Onorevole Binelli, quali sono i numeri della Lega, oggi in Trentino?«Abbiamo circa trenta sezioni sul territorio, con 1.200 tesserati, di cui 230 militanti. Un risultato soddisfacente se si tiene conto che il tesseramento, nel 2020, ha fatto i conti con il Covid».

Lei è stato nominato commissario per portare al Lega al congresso e nominare un nuovo segretario: quando lo convocherà? «In autunno, Covid permettendo, perché lo dobbiamo fare in presenza. Intanto, sto lavorando al rinnovo delle sezioni, Speriamo di poter fare i congressi di sezione entro primavera».

La Lega ha un problema di classe dirigente e ora ci sono segni di sfaldamento… «La Lega che governa in Provincia e nei comuni è formata da gente preparata e valida. Ma è chiaro che un partito cresciuto fin oltre il 30% abbia problemi nel garantire più rappresentanza nelle istituzioni».

Cosa sta succedendo nel partito? «Io prendo atto che due consigliere provinciali e un consigliere comunale se ne siano andati dal partito senza prima esternalizzare nulla all'interno. Non credo alle motivazioni date».
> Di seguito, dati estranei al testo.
[config.mk]
export PLATFORM = sky130hd
export DESIGN_NAME = scalar_iq
export DESIGN_NICKNAME = d
export VERILOG_FILES = /design/src/rtl/qtpa_pkg.sv /design/src/rtl/scalar_iq.sv
export SDC_FILE = /design/constraint.sdc
export NUM_CORES = 1
export LEC_CHECK = 0
export BUFFER_PORTS_ARGS = -buffer_cell sky130_fd_sc_hd__buf_2
export CORE_UTILIZATION = 55
export CTS_BUF_LIST = sky130_fd_sc_hd__clkbuf_16
export DETAILED_ROUTE_END_ITERATION = 6
export PLACE_DENSITY = 0.75
export SLEW_MARGIN = 20
export SYNTH_ARGS = -nofsm -noshare
export SYNTH_HDL_FRONTEND = slang
export SYNTH_SLANG_ARGS = --single-unit
[constraint.sdc]
create_clock -name clk -period 5.6 [get_ports clk]
set_input_delay 0.56 -clock clk [delete_from_list [all_inputs] [get_ports clk]]
set_output_delay 0.56 -clock clk [all_outputs]
set_load 0.02 [all_outputs]
[src/rtl/qtpa_pkg.sv]
// -----------------------------------------------------------------------------
// qtpa_pkg
//
// Purpose:
//   Shared ISA-level definitions for the scalar front end: the instruction
//   width, the opcode field location and encoding, and the instruction
//   formats. The scalar instruction queue state type is also kept here.
//
// Contents:
//   INSTRUCTION_WIDTH   width of one instruction word
//   OPCODE_MSB/LSB      bit range of the opcode field, shared with decode
//   op_t                opcode encoding (HALT stops issue at the queue)
//   instr_i_t/instr_r_t immediate and register instruction formats
//   iq_state_t          run/halted state of the scalar instruction queue
//   get_opcode()        extracts the opcode field from a raw word
// -----------------------------------------------------------------------------
package qtpa_pkg;

    localparam int INSTRUCTION_WIDTH = 32;

    localparam int OPCODE_MSB = 31;
    localparam int OPCODE_LSB = 26;
    localparam int OPCODE_W   = OPCODE_MSB - OPCODE_LSB + 1;

    typedef enum logic [OPCODE_W-1:0] {
        NOP     = 6'h00,
        ADD_IMM = 6'h01,
        MOV_IMM = 6'h02,
        BRANCH  = 6'h03,
        LOOP    = 6'h04,
        YIELD   = 6'h05,
        HALT    = 6'h3F
    } op_t;

    // Immediate format: opcode plus a 26-bit immediate payload.
    typedef struct packed {
        op_t         opcode;
        logic [25:0] imm;
    } instr_i_t;

    // Register format: opcode, three register specifiers, reserved tail.
    typedef struct packed {
        op_t         opcode;
        logic [4:0]  rd;
        logic [4:0]  rs1;
        logic [4:0]  rs2;
        logic [10:0] rsvd;
    } instr_r_t;

    typedef enum logic {
        IQ_RUN,
        IQ_HALTED
    } iq_state_t;

    function automatic op_t get_opcode(input logic [INSTRUCTION_WIDTH-1:0] word);
        return op_t'(word[OPCODE_MSB:OPCODE_LSB]);
    endfunction

endpackage : qtpa_pkg

[src/rtl/scalar_iq.sv]
// -----------------------------------------------------------------------------
// scalar_iq  (IQ0)
//
// Purpose:
//   Scalar instruction queue between fetch and scalar decode. A circular FIFO
//   of DEPTH instruction words with first-word-fall-through output. A HALT
//   word leaving the queue freezes issue until resume; flush empties the
//   queue without touching the run/halted state.
//
// Ports:
//   clk        core clock
//   rst        synchronous active-high reset
//   in_valid   fetch presents in_instr
//   in_ready   queue accepts in_instr this cycle (never while full/flush/rst)
//   in_instr   instruction word from fetch
//   out_valid  head word available to decode (only while running)
//   out_ready  decode consumes the head this cycle
//   out_instr  head word, all-zero whenever out_valid is low
//   flush      discard every queued word
//   resume     leave the halted state
//   halted     queue is halted
//   count      current occupancy, 0..DEPTH
//   full       count == DEPTH
//   empty      count == 0
// -----------------------------------------------------------------------------
module scalar_iq
    import qtpa_pkg::*;
#(
    parameter  int DEPTH = 8,
    localparam int CNT_W = $clog2(DEPTH + 1)
) (
    input  logic                         clk,
    input  logic                         rst,

    input  logic                         in_valid,
    output logic                         in_ready,
    input  logic [INSTRUCTION_WIDTH-1:0] in_instr,

    output logic                         out_valid,
    input  logic                         out_ready,
    output logic [INSTRUCTION_WIDTH-1:0] out_instr,

    input  logic                         flush,
    input  logic                         resume,
    output logic                         halted,

    output logic [CNT_W-1:0]             count,
    output logic                         full,
    output logic                         empty
);

    localparam int PTR_W = $clog2(DEPTH);

    // -------------------------------------------------------------------------
    // State
    // -------------------------------------------------------------------------
    logic [INSTRUCTION_WIDTH-1:0] mem [DEPTH];

    logic [PTR_W-1:0] wr_ptr_q, wr_ptr_d;
    logic [PTR_W-1:0] rd_ptr_q, rd_ptr_d;
    logic [CNT_W-1:0] count_q,  count_d;
    iq_state_t        state_q;

    logic enq;
    logic deq;
    logic head_is_halt;

    // -------------------------------------------------------------------------
    // Status and handshakes
    // -------------------------------------------------------------------------
    assign full  = (count_q == CNT_W'(DEPTH));
    assign empty = (count_q == '0);
    assign count = count_q;

    // Deliberately independent of out_ready: a full queue never accepts a
    // word, even when the head leaves in the same cycle.
    assign in_ready = !full && !flush && !rst;

    assign out_valid = !empty && (state_q == IQ_RUN);
    assign out_instr = out_valid ? mem[rd_ptr_q] : '0;
    assign halted    = (state_q == IQ_HALTED);

    assign enq = in_valid && in_ready;
    // A flush cancels the consume even though decode saw out_valid high.
    assign deq = out_valid && out_ready && !flush;

    assign head_is_halt = (get_opcode(out_instr) == HALT);

    // -------------------------------------------------------------------------
    // Pointer / occupancy next state
    // -------------------------------------------------------------------------
    always_comb begin
        // NOTE: every signal assigned here gets a default first, so no path
        // leaves one unassigned and no latch is inferred.
        wr_ptr_d = wr_ptr_q;
        rd_ptr_d = rd_ptr_q;
        count_d  = count_q;

        if (flush) begin
            wr_ptr_d = '0;
            rd_ptr_d = '0;
            count_d  = '0;
        end else begin
            if (enq) wr_ptr_d = wr_ptr_q + PTR_W'(1);
            if (deq) rd_ptr_d = rd_ptr_q + PTR_W'(1);

            unique case ({enq, deq})
                2'b10:   count_d = count_q + CNT_W'(1);
                2'b01:   count_d = count_q - CNT_W'(1);
                default: count_d = count_q;
            endcase
        end
    end

    always_ff @(posedge clk) begin
        // NOTE: sequential state uses non-blocking assignments so every
        // register samples pre-edge values regardless of block ordering.
        if (rst) begin
            wr_ptr_q <= '0;
            rd_ptr_q <= '0;
            count_q  <= '0;
        end else begin
            wr_ptr_q <= wr_ptr_d;
            rd_ptr_q <= rd_ptr_d;
            count_q  <= count_d;
        end
    end

    // -------------------------------------------------------------------------
    // Run / halted state machine
    // -------------------------------------------------------------------------
    // The HALT word is consumed like any other; issue stops only afterwards.
    // Flush never changes the state: it suppresses deq, so no HALT is seen.
    always_ff @(posedge clk) begin
        if (rst) begin
            state_q <= IQ_RUN;
        end else begin
            unique case (state_q)
                IQ_RUN:    if (deq && head_is_halt) state_q <= IQ_HALTED;
                IQ_HALTED: if (resume)              state_q <= IQ_RUN;
                default:                            state_q <= IQ_RUN;
            endcase
        end
    end

    // -------------------------------------------------------------------------
    // Storage
    // -------------------------------------------------------------------------
    // NOTE: the array is intentionally not reset; count and pointers alone
    // define which entries are live, so stale contents are never visible.
    always_ff @(posedge clk) begin
        if (enq) mem[wr_ptr_q] <= in_instr;
    end

    // -------------------------------------------------------------------------
    // Invariants
    // -------------------------------------------------------------------------
    // Occupancy matches the pointer distance modulo DEPTH; a full queue has
    // equal pointers and its count wraps to zero in the low bits.
    a_count_matches_ptrs: assert property (@(posedge clk) disable iff (rst)
        count_q[PTR_W-1:0] == PTR_W'(wr_ptr_q - rd_ptr_q));

    a_count_bounded: assert property (@(posedge clk) disable iff (rst)
        count_q <= CNT_W'(DEPTH));

    a_head_stable: assert property (@(posedge clk) disable iff (rst)
        (out_valid && !out_ready && !flush) |=> (out_instr == $past(out_instr)));

endmodule : scalar_iq

==> summary.md <==
| Metric | Value |
|---|---|
| Outcome | completed |
| Wire length on met2 | 9980 um |
| Post-cts resize count | 0 |
| Top_reg_cell synth | edfxtp_1 |
| Largest net degree at the start of global routing | a little over 70 |
| Critical Path RT | ~5.0 ns |
| Final Hold Viols | 0 |
| Antenna violations before repair | 1 |
| Final setup vio count | 0 |
| Routability Congestion | 0.784 |
| Post-route ant nets | 0 |
| Iteration-0 DRC Markers | 343 |
| TritonRoute pass-1 iters | 5 |
| CTS root buf | clkbuf_16 |
| Worst-path fanout max | 45 |
| Initial core utilization | about 56% |
| Pwr dens | 328 nW/um2 |
| CTS tree | done |
| Setup_tns | 0 ns |
| Cells after DPL | 807 |
| CP arrival | between 3 and 4 ns |
| Crit path launch type | flip-flop |
| Crit path time final | ~3.6 ns |
| Via count | 5,111 |
| Die width | 140 um |
| WL met1 | 8440 um |
| Clock Sinks | 270 |
| CTS Hold Bufs | 0 |
| Io pins | 79 |
| Register area share after synthesis | 76.1% |
| Gr usage total | a little over a fifth |
| Async SR Flop Fraction | 0% |
| DR top layer | met5 |
| # port buffers | 78 |
| Cts bufs inserted | 26 |
| Die outline height | approximately 140 um |
| Nets@finish | 644 |
| Ys Warns | 0 |
| Clock skew | just under 0.01 ns |
| Routed WL per cell | 23.3 um |
| GR Overflow Total | 0 |
| Ant. Diodes | 0 |
| Finished Layout Cells | about 860 |
| DR vias/cell | 5.98 |
| Fin. max-slew vios | 0 |
| Relative slew margins | roughly 26% |
| Most frequent cell after synthesis | edfxtp_1 |
| Most frequent cells after synthesis | 256 x edfxtp_1, 58 x mux4_2, 49 x nor2_1, 39 x mux2i_1, 15 x buf_2 |
| Skew-Pair Late Insertion Delay | 0.52 ns |
| Row count | 50 |
| Worst Max-Slew Pin Slew | 1.12 ns |
| Max VDD drop | a little over 0.0003 V |
| Flops & latches, synth | 270 |
| First-pass GRT wire length | 30,700 um |
| Clk slew on worst S/H paths | 0.06 ns |
| Met3 routed WL | 1090 um |
| Residual DRC count | 0 |
| # H-tree levels | 1 |
| Number of flops mapped to enable cells by yosys | around 260 |
| Main area contributors after synthesis | edfxtp_1 73%, mux4_2 12%, mux2i_1 3.7%, dfxtp_1 2.7%, nor2_1 1.8% |
| CP endpoint kind | primary output |
| Leakage | approximately 3.9 nW |
| Routed WL | 19,900 um |
| Final core occ | ~64% |
| Die Area | ~20,000 um2 |
| Synth Cell Area | between 10,000 and 15,000 um2 |
| Syn_nets | 550 |
| Cell count after synthesis | 507 |
| Cell taking the most area after synthesis | edfxtp_1 |
| Final worst path period share | between 60% and 70% |
| RSZ-0062 raised after global routing | false |
| Vias in the first global route | 5,314 |
| Fillcell total | 1,252 |
| Avg Cell Area, Syn | 20.6 um2 |
| Post-CTS Setup Bufs | 0 |
| Hold WC Path Type | in2reg |
| P&R area growth vs syn | 14.7% |
| Fmax | 278 MHz |
| Post-DP HPWL | 10,900 um |
| Core area | between 15,000 and 20,000 um2 |
| Fin Hold WS | 0.302 ns |
| Synth unique cells | 40 |
| Crit path kind | reg2out |
| Ratio of cells with drive above 1 in the final layout | 33.0% |
| Yosys top cell area share | 73.4% |
| Max Root-Sink Buffers | 3 |
| Maxcap violations | 0 |
layout make-up:
type,count,area [um2],share of cell area [%]
inverter,1,3.75,0.0313
clock buffer,29,726,6.05
tap,234,293,2.44
sequential,270,7980,66.4
timing repair buffer,91,508,4.23
multi-input combinational,211,2410,20.1
clock inverter,19,82.6,0.688
sequential cells by signal (all words and copies together), names as in the netlist, named ones only:
signal and cells:
mem 256, count 4, rd_ptr_q 3, wr_ptr_q 3
halted 1
critical path, stage by stage, from the launching register on:
cell and delay (ns):
dfxtp_4 0.90, buf_4 0.51, mux4_2 0.55, mux2i_1 0.27
nor2_1 0.07, buf_2 0.19
cells by family (layout without fill, tap and decap cells):
group | after synthesis | after routing | share of synthesized area (%)
XOR/XNOR | 8 | 8 | 0.669
adder cells (fa/ha/maj) | 5 | 5 | 0.598
AO/OA/AOI/OAI | 13 | 13 | 0.920
AND/OR/NAND/NOR | 85 | 85 | 3.74
buffers and inverters | 26 | 140 | 1.29
flip-flops | 270 | 270 | 76.1
multiplexers | 100 | 100 | 16.7
where the power goes:
part           total [mW]  switching, mW  internal, mW
sequential           2.22        0.00444          2.22
clock                1.63          0.703         0.926
combinational      0.0845         0.0553        0.0292
metrics by stage:
| step | area, um2 | power (mW) | setup slack (ns) |
|---|---|---|---|
| after CTS | 12000 | 3.96 | 1.85 |
| after global placement | 11200 | 2.34 | 2.42 |
| final | 12000 | 3.93 | 2.00 |
| after detailed placement | 11200 | 2.35 | 2.08 |
| after floorplan | 10500 | 2.30 | 0.427 |
| after global routing | 12000 | 4.04 | 1.73 |
layout by cell type, fill, tap and decap left out, types with 3 or more instances in the layout:
master | Yosys | layout
clkinv_2 | 0 | 4
clkbuf_16 | 0 | 29
clkinv_1 | 0 | 5
buf_4 | 3 | 12
buf_2 | 15 | 78
nand2b_1 | 4 | 4
a21oi_1 | 3 | 3
mux2i_1 | 39 | 39
dfxtp_1 | 14 | 11
ha_1 | 5 | 5
nand2_1 | 8 | 8
edfxtp_1 | 256 | 256
nor3_2 | 0 | 4
inv_2 | 0 | 4
mux4_2 | 58 | 58
nor2_1 | 49 | 46
nand3_1 | 5 | 5
xor2_1 | 7 | 7
nand3b_1 | 3 | 3
inv_1 | 1 | 5
nor2_4 | 0 | 3
final timing paths:
path                                      to  cells past startpoint  slack [ns]         start
worst max-delay path            out_instr[0]                      5        2.00     flip-flop
worst min-delay path              mem[2][21]                      1        0.30  in_instr[21]
worst max register to register      count[2]                     12        2.04      count[1]
worst min register to register     flip-flop                      2        0.49   rd_ptr_q[1]
per-layer routing:
layer	vias up	global-route usage (%)
li1	2251	-
met1	2660	29.1
met2	166	35.1
met3	32	3.62
met4	2	6.48
met5	-	0
No activity file was read; power rests on OpenSTA's default activity.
Vale a dire? «Dicono di non condividere la scelta della Lega di appoggiare il governo Draghi con Pd e 5 Stelle. Ma la Lega era al governo con i 5 Stelle nel 2018, quando Ambrosi e Rossato  si candidarono alle provinciali. Se non gli andava bene allora, perché si candidarono con la Lega?

Quali sarebbero, allora, le vere motivazioni? «Non faccio alcun processo alle intenzioni: sono scelte personali. Avranno avuto le loro buone ragioni. Ma prendo atto che dicono di voler continuare ad appoggiare la giunta Fugatti. Mi aspetto lo facciano senza se e senza ma. Perché abbiamo altri problemi. I cittadini vivono in una situazione drammatica che il governo e la giunta provinciale cercano di affrontare. Se le due consigliere faranno altre scelte, si prenderanno le loro responsabilità».

Il disagio in consiglio comunale a Trento c'è da anni, amplificato dopo le elezioni di settembre dalla nomina di Bruna Giuliani, madre dell'allora segretario Mirko Bisesti, a capogruppo. «Chi si candida con la Lega, conosce le regole. Se un partito ha deciso di nominare una persona, si può discutere, ma lo si accetta. E se le due consigliere provinciali non condividevano più il percorso e i valori della Lega avrebbero dovuto dimettersi dal consiglio provinciale, non cambiare partito. È una questione di coerenza».